Task goal: The exercise asks you to copy every line below in which "layout" appears.

Collection entries:

####

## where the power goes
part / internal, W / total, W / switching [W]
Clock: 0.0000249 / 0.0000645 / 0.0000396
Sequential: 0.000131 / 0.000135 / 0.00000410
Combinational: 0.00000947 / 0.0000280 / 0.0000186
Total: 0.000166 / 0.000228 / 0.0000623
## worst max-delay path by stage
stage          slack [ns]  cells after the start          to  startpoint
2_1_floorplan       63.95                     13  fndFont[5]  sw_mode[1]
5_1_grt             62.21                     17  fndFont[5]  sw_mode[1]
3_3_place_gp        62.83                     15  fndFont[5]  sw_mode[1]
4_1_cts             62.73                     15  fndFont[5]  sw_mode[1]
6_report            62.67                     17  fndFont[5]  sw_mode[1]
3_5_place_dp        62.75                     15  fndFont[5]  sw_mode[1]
This design comes from an exercise in tuning for small area, a short achievable clock period and few clock cycles on the open sky130 flow, not from production work. RTL that was checked went through simulation tests only; none was proved equivalent to the original. The RTL of run 6 was laid out without a check of its function. The flow treats the clock pin as an ideal source, which a real chip does not have. Power figures rest on the tool's default switching activity, not on a simulated workload.

**flow/run.sh**
```bash
#!/bin/bash
# The standard layout (standard.sh) with these changes:
#  - synthesis: flow/synth.tcl, the standard synthesis script with ABC mapping
#    the combinational logic for area (flow/abc_area.script); adders are left
#    to ABC (no full/half adder cell mapping, no Kogge-Stone carry trees),
#  - the port buffers are buf_2 cells,
#  - after CTS, flow/outputs.tcl makes the registers that drive output ports
#    faster (larger drive strength, or internal loads moved behind a buffer),
#  - optional clock tree settings from flow/cts.env.
# The make output goes to flow.log; ORFS keeps each step's log in orfs/logs.
set -euo pipefail
here=$(pwd)
export MY_ABC_SCRIPT="$here/flow/abc_area.script"
export ADDER_MAP_FILE=
export SYNTH_OPERATIONS_ARGS="-nofsm"
export BUFFER_PORTS_ARGS="-buffer_cell sky130_fd_sc_hd__buf_2"
export POST_CTS_TCL="$here/flow/outputs.tcl"
if [[ -f flow/cts.env ]]; then source flow/cts.env; fi
sed "s#SYNTH_SCRIPT=[^ ]*#SYNTH_SCRIPT=$here/flow/synth.tcl#" standard.sh > own.sh
bash own.sh > flow.log 2>&1
```
**flow/abc_area.script**
```
strash
&get -n
&fraig -x
&put
dc2
strash
&get -n
&dch -f
&nf -a -R 1000
&put
topo
```
**flow/cts.env**
```
export CTS_ARGS="-sink_clustering_enable -repair_clock_nets -sink_clustering_size 22 -sink_clustering_max_diameter 150 -dont_use_dummy_load"
```
**flow/outputs.tcl**
```tcl
# Registers that drive output ports: upsize them where the cell has a larger
# drive strength; otherwise move their internal loads behind a buffer so that
# the register only drives its output buffer and that one buffer.
set block [ord::get_db_block]
set n_sized 0
set n_buf 0
foreach bterm [$block getBTerms] {
  if {[$bterm getIoType] != "OUTPUT"} { continue }
  set pnet [$bterm getNet]
  set obuf ""
  foreach it [$pnet getITerms] {
    if {[$it isOutputSignal]} { set obuf [$it getInst] }
  }
  if {$obuf == ""} { continue }
  set in_it [$obuf findITerm A]
  set net [$in_it getNet]
  set drv ""
  foreach it [$net getITerms] {
    if {[$it isOutputSignal]} { set drv [$it getInst] }
  }
  if {$drv == ""} { continue }
  set m [[$drv getMaster] getName]
  if {![string match "*df*" $m]} { continue }
  if {$m == "sky130_fd_sc_hd__dfxtp_1" || $m == "sky130_fd_sc_hd__dfxtp_2"} {
    replace_cell [$drv getName] sky130_fd_sc_hd__dfxtp_4
    incr n_sized
    continue
  }
  set loads {}
  foreach it [$net getITerms] {
    if {[$it isInputSignal] && [$it getInst] != $obuf} {
      lappend loads [get_pins "[[$it getInst] getName]/[[$it getMTerm] getName]"]
    }
  }
  if {[llength $loads] >= 2} {
    insert_buffer -buffer_cell sky130_fd_sc_hd__buf_2 -net [get_nets [$net getName]] -load_pins $loads
    incr n_buf
  }
}
puts "outputs.tcl: $n_sized registers upsized, $n_buf buffers inserted"
detailed_placement
check_placement -verbose
```
**flow/synth.tcl**
```tcl
# synth_recipe.tcl (the standard synthesis) with one change: ABC maps the
# combinational logic with an area-oriented script (MY_ABC_SCRIPT) in place of
# ORFS's delay-oriented one.  Registers are mapped before ABC runs, as in the
# standard synthesis, so they keep their names and cell types.
proc synth {args} { yosys synth -nofsm -noshare {*}$args }
proc abc {args} {
  set i [lsearch -exact $args -script]
  if {$i >= 0} { lset args [expr {$i + 1}] $::env(MY_ABC_SCRIPT) }
  yosys abc {*}$args
}
source $::env(SCRIPTS_DIR)/synth.tcl
# left out here: clear keep_hierarchy, flatten, clean up, hide names made inside functions, write 1_2_yosys.v
```
**standard.sh**
```bash
#!/bin/bash
# synth_recipe.tcl (not shown) runs the flow's synth.tcl, then flattens the netlist and writes it again
# the make line also repeats each setting of config.mk as NAME=value (left out here)
make -C /OpenROAD-flow-scripts/flow DESIGN_CONFIG=/design/flow/config.mk WORK_HOME=/design/flow/orfs CLKGATE_MAP_FILE= SYNTH_SCRIPT=/design/flow/synth_recipe.tcl "${@:-finish}"
```
**config.mk**
```make
export PLATFORM = sky130hd
export DESIGN_NAME = Top
export DESIGN_NICKNAME = Top
export VERILOG_FILES = /design/flow/design.v
export SDC_FILE = /design/flow/constraint.sdc
export NUM_CORES = 4
export LEC_CHECK = 0
export CAP_MARGIN = 20
export CORE_MARGIN = 2
export CORE_UTILIZATION = 40
export SLEW_MARGIN = 20
```
**constraint.sdc**
```tcl
create_clock -name core_clock -period 74.0 [get_ports {clk}]
set_input_delay 14.8000 -clock core_clock [delete_from_list [all_inputs] [get_ports {clk}]]
set_output_delay 14.8000 -clock core_clock [all_outputs]
set_load 0.01 [all_outputs]
```
**design.v**
```verilog
`timescale 1ns / 1ps
module Top(
    input clk,
    input rst,
    output [8:0] imem_addr,
    input  [8:0] imem_data,
    output [17:0] dmem_addr,
    input  [8:0]  dmem_rdata,
    output        dmem_we,
    output [8:0]  dmem_wdata,
    output        done
);
localparam DS = 3;             
localparam DN = 18 / DS;       
localparam O_LDACR = 4'd0, O_LOAD = 4'd1, O_STORER = 4'd2, O_STACR = 4'd3,
           O_ADD = 4'd4, O_SUB = 4'd5, O_MUL = 4'd6, O_DIV = 4'd7,
           O_IMM = 4'd8, O_MULR = 4'd9, O_LDAC = 4'd10;
localparam C_NOP = 3'd0, C_INC = 3'd1, C_DEC = 3'd2, C_EXIT = 3'd3,
           C_JLSB = 3'd4, C_JNLSB = 3'd5, C_JNNEG = 3'd6, C_MULTI = 3'd7;
reg        rq;                 
reg [8:0]  pc, iw;
reg [1:0]  k;
reg [3:0]  op;
reg [17:0] ac, mar;
reg        c0, c17;            
reg        we, dn;
reg        ld;                 
reg        dvb;                
reg        mlb;                
reg [4:0]  cnt;
reg [17:0] r1, r2, r3, r4, r5, r6, r7, r8;
assign imem_addr  = pc;
assign dmem_addr  = mar;
assign dmem_we    = we;
assign dmem_wdata = ac[8:0];
assign done       = dn;
reg [2:0] c1;
reg [1:0] n1;
reg [3:0] mc;
always @* begin
    c1 = C_NOP; n1 = 2'd0; mc = O_LDACR;
    case (iw)
        9'd4:  begin c1 = C_MULTI; mc = O_LDAC;   end
        9'd11: begin c1 = C_MULTI; mc = O_LDACR;  end
        9'd18: begin c1 = C_MULTI; mc = O_LOAD;   end
        9'd22: begin c1 = C_MULTI; mc = O_STORER; end
        9'd25: begin c1 = C_MULTI; mc = O_STACR;  end
        9'd30: begin c1 = C_INC; n1 = 2'd1; end
        9'd32: begin c1 = C_INC; n1 = 2'd2; end
        9'd34: begin c1 = C_INC; n1 = 2'd3; end
        9'd36: begin c1 = C_DEC; n1 = 2'd1; end
        9'd38: begin c1 = C_DEC; n1 = 2'd2; end
        9'd40: begin c1 = C_DEC; n1 = 2'd3; end
        9'd42: begin c1 = C_MULTI; mc = O_ADD;  end
        9'd46: begin c1 = C_MULTI; mc = O_SUB;  end
        9'd50: begin c1 = C_MULTI; mc = O_MUL;  end
        9'd53: begin c1 = C_MULTI; mc = O_DIV;  end
        9'd56: begin c1 = C_MULTI; mc = O_IMM;  end
        9'd59: begin c1 = C_MULTI; mc = O_MULR; end
        9'd63: c1 = C_JLSB;
        9'd67: c1 = C_JNLSB;
        9'd71: c1 = C_JNNEG;
        9'd75: c1 = C_EXIT;
        default: c1 = C_NOP;
    endcase
end
reg [17:0] rd;
always @* begin
    case (iw[2:0])
        3'd0: rd = r8;
        3'd1: rd = r1;
        3'd2: rd = r2;
        3'd3: rd = r3;
        3'd4: rd = r4;
        3'd5: rd = r5;
        3'd6: rd = r6;
        default: rd = r7;
    endcase
end
wire busy  = ld | dvb;                     
wire k1x   = (k == 2'd1) && (c1 != C_MULTI);
wire needx = k1x || (k == 2'd2) || (k == 2'd3);
wire isj   = (k == 2'd1) && (c1 == C_JLSB || c1 == C_JNLSB || c1 == C_JNNEG);
wire jt    = (c1 == C_JLSB)  ? ~c0 :
             (c1 == C_JNLSB) ?  c0 : ~c17;
wire x1    = k1x && !busy;                        
wire x2    = (k == 2'd2) && !busy && !mlb;         
wire x3    = (k == 2'd3) && !busy;                 
wire ismul = (op == O_MUL) || (op == O_MULR);
wire        mfirst = x2 && ismul;
wire        mact   = mfirst || mlb;
wire [17:0] msrc   = (op == O_MULR) ? rd : {9'd0, iw};
wire [17:0] msh    = msrc >> cnt;
wire        mlast  = mlb ? (msh[17:1] == 17'd0) : (msrc[17:2] == 16'd0);
wire        sub = (k == 2'd1) ? (c1 == C_DEC) : (op == O_SUB && !mlb);
wire        xz  = mlb ? 1'b0 :
                  (k == 2'd1) ? 1'b0 :
                  (op == O_LOAD || op == O_IMM || op == O_STACR) ? 1'b1 :
                  ismul ? ~msrc[0] : 1'b0;
reg  [17:0] addy;
always @* begin
    if (mlb)                    addy = msh[0] ? mar : 18'd0;
    else if (k == 2'd1)         addy = {16'd0, n1};
    else case (op)
        O_ADD, O_SUB, O_LOAD, O_STACR: addy = rd;
        O_IMM:                  addy = {9'd0, iw};
        O_MUL, O_MULR:          addy = msrc[1] ? {ac[16:0], 1'b0} : 18'd0;
        default:                addy = 18'd0;         
    endcase
end
wire [17:0] addx = xz ? 18'd0 : ac;
wire [17:0] sum  = addx + (sub ? ~addy : addy) + {17'd0, sub};
wire        dfirst = x2 && (op == O_DIV);
wire [8:0]  dv     = dvb ? mar[8:0] : iw;
reg  [8:0]  drem;
reg  [17:0] dq;
reg  [9:0]  dt;
integer i;
always @* begin
    drem = dvb ? mar[17:9] : 9'd0;
    dq   = ac;
    for (i = 0; i < DS; i = i + 1) begin
        dt = {drem, dq[17]};
        if (dt >= {1'b0, dv}) begin
            drem = dt[8:0] - dv;
            dq   = {dq[16:0], 1'b1};
        end else begin
            drem = dt[8:0];
            dq   = {dq[16:0], 1'b0};
        end
    end
end
wire dlast = (cnt == DN - 1);
wire halt = (k == 2'd1) && (c1 == C_EXIT);
wire adv  = !(needx && busy) && !halt && !(mact && !mlast);
wire [17:0] rwd = ac & {18{~rq}};
wire        rwr = x2 && (op == O_STORER);
always @(posedge clk) begin
    if (rq || (rwr && iw[2:0] == 3'd1)) r1 <= rwd;
    if (rq || (rwr && iw[2:0] == 3'd2)) r2 <= rwd;
    if (rq || (rwr && iw[2:0] == 3'd3)) r3 <= rwd;
    if (rq || (rwr && iw[2:0] == 3'd4)) r4 <= rwd;
    if (rq || (rwr && iw[2:0] == 3'd5)) r5 <= rwd;
    if (rq || (rwr && iw[2:0] == 3'd6)) r6 <= rwd;
    if (rq || (rwr && iw[2:0] == 3'd7)) r7 <= rwd;
    if (rq || (rwr && iw[2:0] == 3'd0)) r8 <= rwd;
end
always @(posedge clk) begin
    rq <= rst;
    if (rq) begin
        pc <= 9'd0; k <= 2'd0;
        ac <= 18'd0; c0 <= 1'b0; c17 <= 1'b0;
        we <= 1'b0; dn <= 1'b0; ld <= 1'b0;
        dvb <= 1'b0; mlb <= 1'b0; cnt <= 5'd0;
    end else begin
        we <= 1'b0;
        ld <= 1'b0;
        if (adv) begin
            iw <= imem_data;
            if (isj) begin
                pc <= jt ? imem_data : pc + 9'd1;
                k  <= 2'd0;
            end else begin
                pc <= pc + 9'd1;
                if (k == 2'd1 && c1 == C_MULTI) begin
                    k  <= 2'd2;
                    op <= mc;
                end else if (k == 2'd2 && op == O_LDAC)
                    k <= 2'd3;
                else
                    k <= 2'd1;
            end
        end
        if (x1) begin
            if (c1 == C_INC || c1 == C_DEC) begin
                ac <= sum; c0 <= sum[0]; c17 <= sum[17];
            end
            if (c1 == C_EXIT) dn <= 1'b1;
        end
        if (x2) begin
            case (op)
                O_LOAD, O_ADD, O_SUB, O_IMM, O_MUL, O_MULR:
                          begin ac <= sum; c0 <= sum[0]; c17 <= sum[17]; end
                O_STORER: begin c0 <= sum[0]; c17 <= sum[17]; end
                O_STACR:  begin mar <= rd; we <= 1'b1; c0 <= sum[0]; c17 <= sum[17]; end
                O_LDACR:  begin mar <= rd; ld <= 1'b1; end
                O_LDAC:   mar[8:0] <= iw;
                default: ;
            endcase
        end
        if (x3) begin
            mar[17:9] <= iw;
            ld <= 1'b1;
        end
        if (ld) begin
            ac <= {9'd0, dmem_rdata}; c0 <= dmem_rdata[0]; c17 <= 1'b0;
        end
        if (mlb) begin
            ac <= sum; c0 <= sum[0]; c17 <= sum[17];
        end
        if (mact) begin
            if (mlast) begin
                mlb <= 1'b0; cnt <= 5'd0;
            end else begin
                mar <= mlb ? {mar[16:0], 1'b0} : {ac[15:0], 2'b00};
                mlb <= 1'b1; cnt <= mlb ? cnt + 5'd1 : 5'd2;
            end
        end
        if (dfirst || dvb) begin
            ac <= dq;
            if (dlast) begin
                c0 <= dq[0]; c17 <= dq[17];
                dvb <= 1'b0; cnt <= 5'd0;
            end else begin
                mar <= {drem, dv};
                dvb <= 1'b1; cnt <= cnt + 5'd1;
            end
        end
    end
end
endmodule
```
==> flow_summary.json, run 1 <==
{
  "maxCapViolCount": 0,
  "final_hold_viol_count": 0,
  "synth-simple-area-share": 0.1708,
  "cp-endpoint": "dmem_addr[15]",
  "slew_headroom": 0.2916,
  "grt_max_degree": 51,
  "drive_above_1_share": 0.1140,
  "synth_edf_count": 175,
  "arrival_ps": 1100,
  "overflow": 0,
  "max_freq_ghz": 0.06290,
  "slew_violations": 0,
  "cp_top_family": "flip-flops",
  "holdWs_ps": 498.4,
  "synth_top_family_by_area": "compound AO/OA/AOI/OAI gates",
  "synth_ff_type": "edfxtp_1",
  "grt_pass1_vias": 9683,
  "synth_warnings": 1,
  "cpMaxStageDelayCell": "edfxtp_1",
  "period_needed_ps": 15900,
  "synth_cells": 1259,
  "vdd_drop_max_mv": 0.01839,
  "synth.avg_cell_area_um2": 9.609,
  "min_period_over_period": 0.2148,
  "initial_core_util": 0.4071,
  "wirelength_um": 40440,
  "critical_path_required_ps": 59200,
  "ios": 58,
  "wl_per_cell_um": 22.88,
  "yosys.area_share.adder": 0.009101,
  "synth_mux_area_frac": 0.01996,
  "async_flop_share": 0,
  "num_antenna_cells": 0,
  "r2r-start": "dvb",
  "dp_hpwl_um": 27720,
  "syn_area_um2": 12100,
  "p_leak_nw": 4.802,
  "synth.net_count": 1279,
  "critical_path_depth": 1,
  "synth_common_cells": "175 x edfxtp_1, 171 x nand2_1, 134 x nor2_1",
  "row_count": 63,
  "synth_area_leaders": "edfxtp_1 43%, dfxtp_1 7.0%, nand2_1 5.3%, o21ai_0 5.0%, a21oi_1 4.2%",
  "drc": 0,
  "placed_cell_area_um2": 13130,
  "crit_start": "mar[15]",
  "layout.nets": 1399,
  "worst-r2r-setup-slack_ps": 63920,
  "vias": 10860,
  "synth_compound_area_frac": 0.2208,
  "area_growth_pct": 12.63,
  "synth_area_leader_cell": "edfxtp_1",
  "clock_latency_ps": 500,
  "antenna_left": 0,
  "ys_types": 53,
  "hold_path_class": "register to register",
  "crit_fanout": 2,
  "via_per_inst": 6.148,
  "die_w_um": 177.9,
  "coreArea_um2": 29720,
  "port_buffers": 57,
  "startpoint_type": "register",
  "gp_congestion": 0.9397,
  "report.final.setup_viol": 0,
  "skew_ps": 32.34,
  "rsz0062_at_grt": "false",
  "tightest_slew_ps": 1060,
  "yosysTopAreaCellShare": 0.4344,
  "die_h_um": 177.9,
  "critical_path_buf_inv_count": 1,
  "synth.most_common_cell": "edfxtp_1",
  "grt_usage": 0.2523,
  "outcome": "finished clean",
  "path_cells": "buf_2",
  "endpoint_kind": "primary output",
  "setup_tns_ps": 0,
  "worst_r2r_endpoint": "mar[9]",
  "first_pass_iters": 5,
  "ys_seq_elements": 217,
  "max_stage_delay_ps": 440,
  "seq_area_frac_synth": 0.5039,
  "crit_type": "register to primary output",
  "clk_pin_slew_ps": 110,
  "cts_tree": "done",
  "dieArea_um2": 31650,
  "cts_sinks": 217,
  "synthXorXnorAreaFrac": 0.06154,
  "grt_pass1_wl_um": 60280,
  "final_area_um2": 13630,
  "cellPowerDensity_nw_per_um2": 17.24,
  "antenna_found_initial": 0,
  "rr_worst_depth": 44,
  "dr.first_iter.drc_count": 1427
}
-- layer usage --
layer	vias to the layer above	global-route usage	wire, um
met3	82	0.02528	3484
met1	5218	0.3687	17320
li1	5033	-	-
met5	-	0	0
met4	0	0.08163	1406
met2	531	0.3924	18230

####

Output for this task:
# The standard layout (standard.sh) with these changes:
  "layout.nets": 1399,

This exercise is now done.